▶ **Exercise prompt**: Which lines run from the one containing "localparam int SWMODE_BIT" to the end of the material below? Retype exactly those, both ends included, and nothing else.

Supplied information below:

==> src/rtl/sync_arm_pkg.sv <==
// sync_arm_pkg: shared state encoding and arm register field positions
package sync_arm_pkg;
    typedef enum logic [1:0] {
        IDLE     = 2'd0,
        ARMED    = 2'd1,
        DELAY    = 2'd2,
        PERIODIC = 2'd3
    } state_t;
    localparam int ARM_BIT        = 0;
    localparam int SWMODE_BIT     = 1;
    localparam int PERIODIC_BIT   = 2;
    localparam int DLY_LSB        = 16;
    localparam int DEFAULT_PERIOD = 1048576;
endpackage

==> src/rtl/sync_edge_det.sv <==
// sync_edge_det: registered rising-edge detector with synchronous reset
module sync_edge_det (
    input  logic clk,
    input  logic rst,
    input  logic d,
    output logic rise
);
    logic q;
    // history flop follows the input every cycle, cleared by reset
    always_ff @(posedge clk) q <= rst ? 1'b0 : d;
    assign rise = d & ~q;
endmodule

End of Supplied information.

▶ **Completed task**:
    localparam int SWMODE_BIT     = 1;
    localparam int PERIODIC_BIT   = 2;
    localparam int DLY_LSB        = 16;
    localparam int DEFAULT_PERIOD = 1048576;
endpackage

==> src/rtl/sync_edge_det.sv <==
// sync_edge_det: registered rising-edge detector with synchronous reset
module sync_edge_det (
    input  logic clk,
    input  logic rst,
    input  logic d,
    output logic rise
);
    logic q;
    // history flop follows the input every cycle, cleared by reset
    always_ff @(posedge clk) q <= rst ? 1'b0 : d;
    assign rise = d & ~q;
endmodule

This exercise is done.